Writes David A. Banks:
Unlike the patch or gum, which are embedded in a medicalized discourse of aspirational quitting and reinforce addiction taboos, vaping offers a new nicotine ritual that eschews some of the vilification smokers have experienced in recent decades. It invites curiosity rather than judgment.
Building on that, sociologist Nathan Jurgenson went on a mini-Twitter rant this afternoon, adding that the vaping community has helped clean up the smoking culture’s tarnished image by taking the cigarette’s image and “sterilizing” or “de-vulgarizing” it, as he put it.

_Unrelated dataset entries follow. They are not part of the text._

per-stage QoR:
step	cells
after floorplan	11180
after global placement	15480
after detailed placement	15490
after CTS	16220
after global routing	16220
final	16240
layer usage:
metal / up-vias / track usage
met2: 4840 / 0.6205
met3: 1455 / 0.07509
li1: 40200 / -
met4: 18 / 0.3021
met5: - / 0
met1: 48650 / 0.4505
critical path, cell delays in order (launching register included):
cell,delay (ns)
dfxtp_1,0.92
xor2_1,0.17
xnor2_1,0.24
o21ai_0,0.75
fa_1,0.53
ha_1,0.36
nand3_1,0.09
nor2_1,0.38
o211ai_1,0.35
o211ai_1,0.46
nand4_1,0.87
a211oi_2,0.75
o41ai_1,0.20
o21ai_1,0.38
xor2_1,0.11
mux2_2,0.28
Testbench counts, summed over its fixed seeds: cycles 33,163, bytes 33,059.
Source: an optimization exercise on an open RTL-to-GDS flow (aim: small area, a short achievable clock period and few clock cycles per item). Production flows keep margins and buffers that such runs may drop. Only simulation tests tie the RTL to the original design; equivalence was not proved. Power figures rest on the tool's default switching activity, not on a simulated workload.

Design ce_mac, start of the top module:
module ce_mac (
    input  wire        clk,
    input  wire        rst,         
    input  wire        in_valid,
    output wire        in_ready,
    input  wire [1:0]  in_op,
    input  wire [31:0] in_mant,     
    input  wire [5:0]  in_shift,    
    input  wire [31:0] in_x,        
    input  wire [4:0]  in_osh,      
    output reg         out_valid,
    output reg  [31:0] out_y,
    output reg         out_sat
);
    assign in_ready = 1'b1;
    reg        v0;
    reg        mv0, ld0;     
    reg [1:0]  op0;
    reg [31:0] mant0;
    reg [15:0] bone, btwo, bneg;    
    reg [5:0]  sh0;
    reg [4:0]  osh0;
    wire [33:0] bx = {in_x, 1'b0};
    wire [15:0] e_one, e_two, e_neg;
    genvar gi;
    generate
        for (gi = 0; gi < 16; gi = gi + 1) begin : g_benc
            wire b0 = bx[2*gi], b1 = bx[2*gi+1], b2 = bx[2*gi+2];
            assign e_one[gi] = b1 ^ b0;
            assign e_two[gi] = (b2 & ~b1 & ~b0) | (~b2 & b1 & b0);
  ...
Size: roughly 46,000 µm² of cells after synthesis.
clock: 25.0 ns
lec_check: 0
abc_area: 1
cap_margin: 0
core_margin: 2
core_utilization: 70
cts_cluster_diameter: 120
cts_cluster_size: 22
slew_margin: 0
synth_hierarchical: 1
standard.sh (not shown) runs the stock make flow with config.mk's settings and CLKGATE_MAP_FILE= SYNTH_SCRIPT=/design/flow/synth_recipe.tcl, a recipe that flattens the netlist after the stock synthesis.
==> flow/flow/run.sh <==
#!/bin/bash
set -euo pipefail
MARGIN=$(cat flow/margin.txt)
bash standard.sh synth > log_synth.txt 2>&1
bash standard.sh SETUP_SLACK_MARGIN=$MARGIN MATCH_CELL_FOOTPRINT=0 \
  "BUFFER_PORTS_ARGS=-buffer_cell sky130_fd_sc_hd__buf_4" finish > log_layout.txt 2>&1
==> flow/flow/margin.txt <==
19.0
Testbench counts at the start, summed over its fixed seeds: cycles 24,081, items 24,049.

For decades, the anti-smoking movement has done a bang-up job of convincing us that smoking is not only harmful to your health, it’s shameful and gross, something to be banished from pristine parks and clean beaches and anywhere else people routinely gather and would like to keep nice. More recently, major cities (including New York) are scrambling to ban e-cigs from public places, which some say is motivated largely by fears that vaping will make smoking culture socially acceptable again. Neither Banks nor Jurgenson mention those recent regulations. But, especially in light of emerging research suggesting that e-cigarettes really might deliver on their promise to help smokers quit, it’ll be interesting to watch what happens to the vaping subculture as it increasingly faces the same enforced ostracism that cigarette smokers do.